* Exercise prompt: Take the entries that follow and return exactly the lines from the one holding "for(i=0; i<25; i=i+1)" through the one holding "else if(Gx>0 && Gy<0)", both included. Nothing else is needed.

-- Data records follows --

--- design/flow/constraint.sdc ---
create_clock -name core_clock -period 15.1 [get_ports {clk}]
set_input_delay 3.0200 -clock core_clock [delete_from_list [all_inputs] [get_ports {clk}]]
set_output_delay 3.0200 -clock core_clock [all_outputs]
set_load 0.01 [all_outputs]
--- design/flow/run.sh ---
#!/bin/bash
# the make line also repeats each setting of config.mk as NAME=value (left out here)
make -C /OpenROAD-flow-scripts/flow DESIGN_CONFIG=/design/flow/config.mk WORK_HOME=/design/flow/orfs CLKGATE_MAP_FILE= finish
--- design/flow/design.v ---
`timescale 1ns/10ps
module CannyEdge(dAddrRegRow, dAddrRegCol, bWE, bCE, InData, OutData,
	OPMode, bOPEnable, dReadReg, dWriteReg,	clk, rst_b);
	input 	[2:0]						dAddrRegRow, dAddrRegCol;  
	input									bWE, bCE;  
	input 	[8-1:0] 	InData;
	output 	[8-1:0] 	OutData;
	reg     	[8-1:0] 	OutData;
	input 	[2:0]						OPMode;   
	input 								bOPEnable;  
	input 	[3:0]						dReadReg, dWriteReg;
	input									clk, rst_b;
	reg   [8-1:0]			regX[0:24];	 
	reg 	[8-1:0]			regY[0:24];	 
	reg 	[8-1:0]			regZ[0:24];	 
	wire 	[8-1:0]			gf[0:24];	 
	wire signed [31:0]	sobelX[0:8]; 
	wire signed [31:0]	sobelY[0:8]; 
	reg 	[8-1:0]			Out_gf, Out_gradient, Out_direction, Out_bThres;
	parameter 							dThresHigh = 15;
	parameter							dThresLow = 10;
	reg 		[31:0]					tpSum, Sum;
	reg		[1:0]						IntSignal;
	reg signed	 	[31:0] 			Gx, Gy, fGx, fGy, Gxadd, Gyadd, Gxyadd, fGx_t;
	reg signed	[1:0]					dx, dy;
	integer 								i, j, k;
	assign gf[0] =1;  assign gf[1] =3;  assign gf[2]=4;   assign gf[3]=3;   assign gf[4]=1;
	assign gf[5] =3;  assign gf[6] =7;  assign gf[7]=10;  assign gf[8]=7;   assign gf[9]=3;
	assign gf[10]=4;  assign gf[11]=10; assign gf[12]=16; assign gf[13]=10; assign gf[14]=4;
	assign gf[15]=3;  assign gf[16]=7;  assign gf[17]=10; assign gf[18]=7;  assign gf[19]=3;
	assign gf[20]=1;  assign gf[21]=3;  assign gf[22]=4;  assign gf[23]=3;  assign gf[24]=1;
	assign sobelX[0]=-1;	assign sobelX[1]=0; assign sobelX[2]=1;
	assign sobelX[3]=-2;	assign sobelX[4]=0; assign sobelX[5]=2;
	assign sobelX[6]=-1;	assign sobelX[7]=0; assign sobelX[8]=1;
	assign sobelY[0]=1;	assign sobelY[1]=2; assign sobelY[2]=1;
	assign sobelY[3]=0;	assign sobelY[4]=0; assign sobelY[5]=0;
	assign sobelY[6]=-1;	assign sobelY[7]=-2; assign sobelY[8]=-1;
	always @(posedge clk or negedge rst_b)
		begin
			if(!rst_b)
				IntSignal <= 2'b00;
			else if(bCE==1'b0)
				IntSignal <= IntSignal;
			else if(bOPEnable==1'b1)
				IntSignal <= 2'b00;
			else if(OPMode == 0)
				IntSignal <= (IntSignal == 2'b00) ? 2'b01 : (IntSignal == 2'b01) ? 2'b00 : IntSignal;
			else if(OPMode == 1)
				IntSignal <= IntSignal + 2'b01;
			else if(OPMode == 2 || OPMode == 3)
				IntSignal <= (IntSignal == 2'b00) ? 2'b01 : (IntSignal == 2'b01) ? 2'b00 : IntSignal;
			else
				IntSignal <= IntSignal;
		end
	always @(posedge clk)
		begin
			if(!rst_b) 
				begin
				end
			else if(bCE==1'b0 && bWE==1'b0) 
				begin
					if(dWriteReg == 0)
						regX[dAddrRegRow*5+dAddrRegCol] <= InData;
					else if(dWriteReg == 1)
						regY[dAddrRegRow*5+dAddrRegCol] <= InData;
					else if(dWriteReg == 2)
						regZ[dAddrRegRow*5+dAddrRegCol] <= InData;
				end
			else if(bCE==1'b0 && bWE==1'b1)
				begin
					if(dReadReg == 0)
						OutData <= Out_gf;
					else if(dReadReg == 1)
						OutData <= Out_gradient;
					else if(dReadReg == 2)
						OutData <= Out_direction;
					else if(dReadReg == 3)
						OutData <= regX[dAddrRegRow*5+dAddrRegCol];
					else if(dReadReg == 4)
						OutData <= Out_bThres;
				end
			else
				begin
					if(bOPEnable==1'b0)
						begin
							if(OPMode == 0)
								begin
									if(IntSignal == 2'b00)	
										begin
											tpSum = 0;
											for(i=0; i<25; i=i+1)
												begin
													Sum = regX[i]*gf[i];
													tpSum = tpSum + Sum;
												end
										end
									else if(IntSignal == 2'b01) 
										begin
										 Out_gf <= (tpSum>>7);
										end
									else 
										begin
											Out_gf <= Out_gf;
										end
								end
							else if(OPMode == 1)
								begin
									if(IntSignal == 2'b00)	
										begin
											Gx = 0;
											Gy = 0;
											for (j=0; j<3; j=j+1)
												for (k=0; k<3; k=k+1)
													begin
														Gxadd = regX[j*5+k]*sobelX[j*3+k];
														Gx = Gx + Gxadd;
														Gyadd = regX[j*5+k]*sobelY[j*3+k];
														Gy = Gy + Gyadd;
													end 
										end
									else if(IntSignal == 2'b01) 
										begin
											if(Gx<0 && Gy<0)
												begin
													Gxyadd = (-Gx) + (-Gy);
												end
											else if(Gx>0 && Gy<0)
												begin
													Gxyadd = Gx + (-Gy);
												end
											else if(Gx<0 && Gy>0)
												begin
													Gxyadd = (-Gx) + Gy;
												end
											else 
												begin
													Gxyadd = Gx + Gy;
												end
											if(Gxyadd < 0)	Gxyadd = -Gxyadd;
											Out_gradient <= (Gxyadd>>3);
										end	
									else if(IntSignal == 2'b10) 
										begin
											if(Gy < 0)
												begin
													fGx <= -Gx;
													fGy <= -Gy;
												end
											else
												begin
													fGx <= Gx;
													fGy <= Gy;
												end
										end
									else if(IntSignal == 2'b11) 
										begin
											if(fGx >= 0)
												begin
													fGx_t = (5*fGx)>>1;
													if(fGx_t < 0) fGx_t = -fGx_t;
													if(fGy <= (fGx>>1))
														begin
															Out_direction <= 0;
														end
													else if(fGy <= fGx_t)
														begin
															Out_direction <= 45;
														end
													else
														begin
															Out_direction <= 90;
														end
												end
											else  
												begin
													fGx_t = ((-5)*fGx)>>1;
													if(fGx_t < 0) fGx_t = -fGx_t;
													if(fGy <= ((-fGx)>>1))
														begin
															Out_direction <= 0;
														end
													else if(fGy <= fGx_t)
														begin
															Out_direction <= 135;
														end
													else
														begin
															Out_direction <= 90;
														end
												end
										end
								end
							else if(OPMode == 2)
								begin
									if(IntSignal == 2'b00) 
										begin
											if(regY[6] == 0)
												begin
													dx <= 1;
													dy <= 0;
												end
											else if(regY[6] == 45)
												begin
													dx <= 1;
													dy <= -1;
												end
											else if(regY[6] == 90)
												begin
													dx <= 0;
													dy <= -1;
												end
											else 
												begin
													dx <= -1;
													dy <= -1;
												end
										end
									else if(IntSignal == 2'b01) 
										begin
											if(regX[6]>=regX[(1+dy)*5+dx+1] && regX[6]>=regX[(1-dy)*5-dx+1])
												begin
													regX[(1+dy)*5+dx+1] <= 0;
													regX[(1-dy)*5-dx+1] <= 0;
												end
											else
												begin
													regX[6] <= 0;
												end
										end
								end
							else if(OPMode == 3)
								begin
									if(IntSignal == 2'b00) 
										begin
											if(regY[6] == 0)
												begin
													dx <= 0;
													dy <= -1;
												end
											else if(regY[6] == 45)
												begin
													dx <= -1;
													dy <= -1;
												end
											else if(regY[6] == 90)
												begin
													dx <= 1;
													dy <= 0;
												end
											else 
												begin
													dx <= 1;
													dy <= -1;
												end
										end	
									else if(IntSignal == 2'b01) 
										begin
											if(regX[6] >= dThresHigh)		 
												Out_bThres <= 1;
											else if(regX[6] <= dThresLow)		 
												Out_bThres <= 0;
											else					 
												begin
													if(regX[6-5*dy-dx] >= dThresHigh || regX[6+5*dy+dx] >= dThresHigh)
														Out_bThres <= 1;
													else if(regZ[6-5*dy-dx] == 1 || regZ[6+5*dy+dx] == 1)
														Out_bThres <= 1;
													else
														Out_bThres <= 0;
												end
										end
								end
						end	
				end  
		end
endmodule
--- design/flow/config.mk ---
export PLATFORM = sky130hd
export DESIGN_NAME = CannyEdge
export DESIGN_NICKNAME = CannyEdge
export VERILOG_FILES = /design/flow/design.v
export SDC_FILE = /design/flow/constraint.sdc
export NUM_CORES = 4
export LEC_CHECK = 0
export CAP_MARGIN = 0
export CELL_PAD_IN_SITES_DETAIL_PLACEMENT = 1
export CORE_MARGIN = 10
export CORE_UTILIZATION = 42
export GPL_TIMING_DRIVEN = 0
export SLEW_MARGIN = 25
==> flow_summary.toml, run 1 <==
# physical design summary
[logic_synthesis]
ys_sh_simple = 0.0984
top_cells_by_area = "fa_1, edfxtp_1, ha_1"
largest_area_cell = "fa_1"
yosys.stat.seqShare = 0.244
top_logic_kind = "adder cells"
yosys_area_sq_um = 67600
synthArstFlopShare = 0.00314
synth-warning-count = 1
ys_sh_adder = 0.357
edf_count = 377
synth_flops = 636
netlist.area_leader.share = 0.222
syn-num-nets = 8068
mux_share = 0.0811
yosysUniqueCellTypes = 91
flop_cell = "edfxtp_1"
netlist_area_sq_um = 67600
common_cells = "inv_1, fa_1, ha_1"
top_cell = "inv_1"
synth_cells = 6561
yosys_cells = 6561
synth-xor-area-share = 0.0500
yosys.area_share.aoi = 0.0932
synth.avg_cell_area_sq_um = 10.3

[power_and_ir_drop]
p_seq_uw = 2020
p_per_area_nw_per_um2 = 101
switching_share = 0.437
power_frac_clock = 0.235
p_comb_uw = 3640
power-top-group = "combinational cells"
powerClk_uw = 1730
ir_worst_vdd_mv = 0.186
p_int_uw = 4160
seqPwrFrac = 0.274
switching_power_uw = 3230
p_comb_frac = 0.492
total_power_uw = 7390
p_leak_uw = 0.0327

[critical_path]
regToRegStartpoint = "regX[5][2]"
cpMaxStageDelayCell = "dfxtp_1"
worst-path-max-fanout = 8
crit_family = "adder cells"
reg2regPathDepth = 36
end_kind = "register"
cp_num_cells = 36
cp-start-kind = "register"
rr_endpoint = "Gx[31]"
arrival_ns = 11.68
critPathMostFrequentCell = "fa_1"
crit_buf_inv = 8
critPathLaunch = "regX[5][2]"
slowest_delay_ns = 0.90
cp-endpoint = "Gx[31]"
reg2reg_slack_ns = 3.80
path_class = "reg2reg"
crit_required_ns = 15.48

[final_timing]
hold_violations = 0
setup-violations-final = 0
finalSetupTns_ns = 0
hold_slack_ns = 0.423
drv_slew = 0
slew_headroom = 0.185
fin_crit_sh = 0.749
min_period_ns = 11.30
fin_skew_ns = 0.0703
worstMarginPinSlew_ns = 1.21
fin_ws_ns = 3.80
max_freq_mhz = 88.5
rsz0062_at_grt = "false"

[clock_tree]
clk_pin_slew_worst_paths_ns = 0.06
cts.sink_count = 636
cts_resized = 0
cts_tree = "done"
cts_hold_buf = 0
clk_latency_ns = 0.72
clk_path_buf_depth = 3
cts_buffers = 67
cts_max_level = 3
root_buffer = "clkbuf_16"
cts_post_setup_buffers_inserted = 0

[global_routing]
grt_pass1_vias = 56100
track_usage = 0.272
overflow = 0
antenna_found_initial = 31
grt_max_degree = 29
grt_pass1_wl_um = 363000

[detailed_routing]
drc = 0
drt.antenna.violating_nets = 0
first_pass_iters = 6
vias = 52000
wl_um = 246000
drt-initial-drc-count = 4991
routed_via_density = 5.83
wl_per_cell_um = 27.6

[layout]
fin_cells = 8920
nets = 8200
area_growth_pct = 8.79

[run_status]
status = "no timing/DRC/antenna violations"

[place]
dp_cells = 8784
pre_cts_ws_ns = 3.78
place.port_buffers = 36
place_congestion = 1.06
place_hpwl_um = 204000

[hold_path]
worstHoldStart = "tpSum[9]"
hold_end = "Out_gf[2]"
holdPathStages = 0
min_path_type = "reg2reg"

[floorplanning]
die_area_sq_um = 177000
fp_util = 0.422
fp.dieW_um = 421
die_h_um = 421
coreArea_sq_um = 160000
num_io_pins = 38
rows = 147

[flow_run]
warning_count = 80
max_cap_viol_count = 0
[per-layer routing]
| metal | share of wire | vias up | global-route usage |
|---|---|---|---|
| met3 | 0.085 | 602 | 0.0571 |
| met2 | 0.45 | 2177 | 0.434 |
| met4 | 0.060 | 6 | 0.137 |
| met1 | 0.40 | 26700 | 0.349 |
| met5 | 0.00018 | - | 0 |
| li1 | - | 22600 | - |
[area by class of cell]
type | count | area (sq um)
diodes | 16 | 40.0
well taps | 2160 | 2700
inverters | 1180 | 4430
clock buffers | 85 | 1830
fillers | 17600 | 86700
clock inverters | 35 | 452
repair buffers | 63 | 758
flip-flops and latches | 636 | 16500
plain buffers | 179 | 733
multi-input cells | 4566 | 46000
[through the flow]
step	utilization	cell area (sq um)
final	0.459	73500
after global routing	0.459	73500
after CTS	0.458	73400
after detailed placement	0.444	71200
after global placement	0.441	70600
after floorplan	-	67600
==> run 2: changes to the inputs <==
CAP_MARGIN = 20   (was 0)
CELL_PAD_IN_SITES_DETAIL_PLACEMENT = not set   (was 1)
CORE_MARGIN = 2   (was 10)
CORE_UTILIZATION = 66   (was 42)
GPL_TIMING_DRIVEN = not set   (was 0)
PLACE_DENSITY = 0.6   (was not set)
SLEW_MARGIN = 20   (was 25)
clock period = 7.99 ns   (was 15.1 ns; I/O delays follow)
==> run 2 against run 1 <==
  * Register-to-register slack worse by 4.8 ns
  * Wire length down 15%
  * First-iteration DRC count up 9.0%
  * Via count is 1.3% higher
  * The layout now fails its checks (negative setup slack)
  * Worst setup slack worse by 4.8 ns
  * Die size down 41%
  * Critical path type unchanged
  * Critical path depth is 3 higher
  * Non-clock buffer count is 303 higher
  * Largest cell class unchanged
  * Global-route usage increased by 13 points
==> flow_summary.toml, run 2 <==
# physical design summary
[run_status]
violations = "negative setup slack"
status = "finished with violations"

[logic_synthesis]
largest_area_cell = "fa_1"
ys_sh_simple = 0.0984
synthArstFlopShare = 0.00314
ys_sh_adder = 0.357
yosysUniqueCellTypes = 91
netlist_area_sq_um = 67600
synth-xor-area-share = 0.0500
edf_count = 377
syn-num-nets = 8068
synth-warning-count = 1
synth_flops = 636
mux_share = 0.0811
yosys.stat.seqShare = 0.244
common_cells = "inv_1, fa_1, ha_1"
top_cells_by_area = "fa_1, edfxtp_1, ha_1"
yosys.area_share.aoi = 0.0932
netlist.area_leader.share = 0.222
top_cell = "inv_1"
flop_cell = "edfxtp_1"
top_logic_kind = "adder cells"
synth_cells = 6561
yosys_cells = 6561
yosys_area_sq_um = 67600
synth.avg_cell_area_sq_um = 10.3

[power_and_ir_drop]
p_int_uw = 9070
total_power_uw = 15300
seqPwrFrac = 0.244
switching_share = 0.408
p_comb_uw = 7980
p_comb_frac = 0.520
p_seq_uw = 3750
powerClk_uw = 3610
p_per_area_nw_per_um2 = 199
power_frac_clock = 0.235
ir_worst_vdd_mv = 0.480
switching_power_uw = 6260
p_leak_uw = 0.0351
power-top-group = "combinational cells"

[clock_tree]
cts.sink_count = 636
cts_hold_buf = 0
cts_buffers = 72
clk_path_buf_depth = 3
cts_max_level = 3
cts_tree = "done"
clk_latency_ns = 0.67
root_buffer = "clkbuf_16"
clk_pin_slew_worst_paths_ns = 0.06

[critical_path]
cp-start-kind = "register"
critPathLaunch = "regX[10][4]"
regToRegStartpoint = "regX[10][4]"
cpMaxStageDelayCell = "fa_2"
end_kind = "register"
path_class = "reg2reg"
crit_family = "adder cells"
worst-path-max-fanout = 4
crit_buf_inv = 10
slowest_delay_ns = 0.60
arrival_ns = 9.39
reg2reg_slack_ns = -1.01
rr_endpoint = "Gy[27]"
reg2regPathDepth = 39
cp-endpoint = "Gy[27]"
cp_num_cells = 39
crit_required_ns = 8.39

[flow_run]
warning_count = 85
max_cap_viol_count = 0

[floorplanning]
rows = 117
fp.dieW_um = 324
num_io_pins = 38
fp_util = 0.665
die_h_um = 324
coreArea_sq_um = 102000
die_area_sq_um = 105000

[place]
pre_cts_ws_ns = -1.06
place_hpwl_um = 166000
place_congestion = 1.07
place.port_buffers = 37

[global_routing]
grt_most_used_layer = "met2"
track_usage = 0.402
grt_max_degree = 70
antenna_found_initial = 20
grt_pass1_vias = 52700
use_met1 = 0.543
use_met3 = 0.112
grt_util_met2 = 0.593
overflow = 0
grt_pass1_wl_um = 314000

[final_timing]
fin_ws_ns = -1.01
fin_skew_ns = 0.0523
setup-violations-final = 35
drv_slew = 0
max_freq_mhz = 111
rsz0062_at_grt = "true"
min_period_ns = 9.00
fin_crit_sh = 1.13
worstMarginPinSlew_ns = 1.29
slew_headroom = 0.140
hold_violations = 0

[detailed_routing]
drc = 0
first_pass_iters = 6
vias = 52700
wl_um = 209000
drt-initial-drc-count = 5441
wl_per_cell_um = 24.8
drt.antenna.violating_nets = 0
routed_via_density = 6.24

[hold_path]
holdPathStages = 0
hold_end = "Out_gf[6]"
worstHoldStart = "tpSum[13]"
min_path_type = "reg2reg"

[layout]
nets = 8508
area_growth_pct = 13.8
fill_cells = 7089
[run 2: layer usage]
layer	vias to the layer above	share of wire
met4	14	0.065
met2	2842	0.43
met1	25800	0.39
li1	23200	-
met3	738	0.11
met5	-	0.00040
[run 2: area by class of cell]
type,count,area (sq um),area share
clock buffers,89,1920,0.0249
well taps,1368,1710,0.0223
inverters,1180,4430,0.0577
clock inverters,44,667,0.00867
flip-flops and latches,636,16500,0.215
diodes,10,25.0,0.000325
multi-input cells,4566,47200,0.614
repair buffers,545,4390,0.0571
[run 2: per-stage QoR]
stage / cells / hold WS (ns) / TNS, ns / cell area (sq um) / util
2_1_floorplan: 6561 / 0.400 / -8.26 / 67900 / -
4_1_cts: 8415 / 0.395 / -17.07 / 76200 / 0.750
5_1_grt: 8431 / 0.395 / -31.90 / 76900 / 0.757
3_5_place_dp: 8251 / 0.410 / -22.28 / 72900 / 0.718
6_report: 8438 / 0.393 / -20.20 / 76900 / 0.757
3_3_place_gp: 8251 / 0.408 / -17.13 / 72900 / 0.718
[run 2: timing repair]
action | in CTS | in global routing
resized | 98 | 128
setup endpoints to repair | 42 | 49
pin swaps | 88 | 112
setup buffers | 39 | 28
==> run 3: changes to the inputs <==
ABC_AREA = 0   (was not set)
CAP_MARGIN = 10   (was 20)
CELL_PAD_IN_SITES_DETAIL_PLACEMENT = 2   (was not set)
CORE_ASPECT_RATIO = 0.62   (was not set)
CORE_UTILIZATION = 40   (was 66)
CTS_CLUSTER_DIAMETER = 64   (was not set)
MAX_ROUTING_LAYER = met4   (was not set)
MIN_ROUTING_LAYER = met2   (was not set)
SETUP_SLACK_MARGIN = 3.4   (was not set)
SLEW_MARGIN = 10   (was 20)
TNS_END_PERCENT = 5   (was not set)
clock period = 17.9 ns   (was 7.99 ns; I/O delays follow)
==> run 3 against run 2 <==
  * The run now fails in global routing (5_1_grt)
  * Area after synthesis stayed put
  * Die size is 64% higher
  * Synthesized cell count stayed put
==> flow_summary.toml, run 3 <==
# yosys + openroad results
[run_status]
status = "stopped before the end"
stop_stage = "global routing (5_1_grt)"
error_line = "[ERROR GRT-0116] Global routing finished with congestion. Check the congestion regions in the DRC Viewer."

[clock_tree]
clk_path_buf_depth = 3
cts_resized = 0
root_buffer = "clkbuf_16"
cts.sink_count = 636
cts_buffers = 81
cts_post_setup_buffers_inserted = 0
cts_hold_buf = 0
cts_max_level = 3

[place]
place_congestion = 1.14
place.port_buffers = 37
place_hpwl_um = 250000
pre_cts_ws_ns = 7.39

[floorplanning]
num_io_pins = 38
die_h_um = 328
rows = 118
coreArea_sq_um = 167000
die_area_sq_um = 172000
fp_util = 0.404
fp.dieW_um = 526

[logic_synthesis]
synth-warning-count = 1
synthArstFlopShare = 0.00314
syn-num-nets = 8068
yosys.stat.seqShare = 0.244
flop_cell = "edfxtp_1"
mux_share = 0.0811
top_cells_by_area = "fa_1, edfxtp_1, ha_1"
ys_sh_adder = 0.357
synth_cells = 6561
netlist.area_leader.share = 0.222
synth.avg_cell_area_sq_um = 10.3
edf_count = 377
yosys_area_sq_um = 67600
synth-xor-area-share = 0.0500
top_logic_kind = "adder cells"
yosys_cells = 6561
yosysUniqueCellTypes = 91
top_cell = "inv_1"
yosys.area_share.aoi = 0.0932
synth_flops = 636
common_cells = "inv_1, fa_1, ha_1"
ys_sh_simple = 0.0984
largest_area_cell = "fa_1"
netlist_area_sq_um = 67600

[global_routing]
track_usage = 0.722
overflow = 1124
-- run 3: metrics by stage --
step	instances	utilization	cell area, sq um
CTS	8878	0.440	73600
detailed placement	8730	0.423	70900
global placement	8730	0.423	70900
floorplan	6561	-	67600
-- run 3: per-layer routing --
layer / GRT usage / overflow
met1: - / -
met2: 0.773 / 25
met3: 0.887 / 1060
met4: 0.331 / 39
met5: - / -
==> run 4: changes to the inputs <==
ABC_AREA = not set   (was 0)
CAP_MARGIN = 20   (was 10)
CELL_PAD_IN_SITES_DETAIL_PLACEMENT = not set   (was 2)
CORE_ASPECT_RATIO = 0.99   (was 0.62)
CORE_UTILIZATION = 65   (was 40)
CTS_CLUSTER_DIAMETER = not set   (was 64)
HOLD_SLACK_MARGIN = 0.2   (was not set)
MIN_ROUTING_LAYER = not set   (was met2)
PLACE_DENSITY = not set   (was 0.6)
SETUP_SLACK_MARGIN = 0.46   (was 3.4)
SLEW_MARGIN = 20   (was 10)
TNS_END_PERCENT = not set   (was 5)
clock period = 8.77 ns   (was 17.9 ns; I/O delays follow)
==> run 4 against run 3 <==
  * The layout now fails its checks (negative setup slack)
  * Synthesized cell count did not move
  * Area after synthesis did not move
  * Die size fell by 38%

-- Data records concluded --

* Reply to the task:
											for(i=0; i<25; i=i+1)
												begin
													Sum = regX[i]*gf[i];
													tpSum = tpSum + Sum;
												end
										end
									else if(IntSignal == 2'b01) 
										begin
										 Out_gf <= (tpSum>>7);
										end
									else 
										begin
											Out_gf <= Out_gf;
										end
								end
							else if(OPMode == 1)
								begin
									if(IntSignal == 2'b00)	
										begin
											Gx = 0;
											Gy = 0;
											for (j=0; j<3; j=j+1)
												for (k=0; k<3; k=k+1)
													begin
														Gxadd = regX[j*5+k]*sobelX[j*3+k];
														Gx = Gx + Gxadd;
														Gyadd = regX[j*5+k]*sobelY[j*3+k];
														Gy = Gy + Gyadd;
													end 
										end
									else if(IntSignal == 2'b01) 
										begin
											if(Gx<0 && Gy<0)
												begin
													Gxyadd = (-Gx) + (-Gy);
												end
											else if(Gx>0 && Gy<0)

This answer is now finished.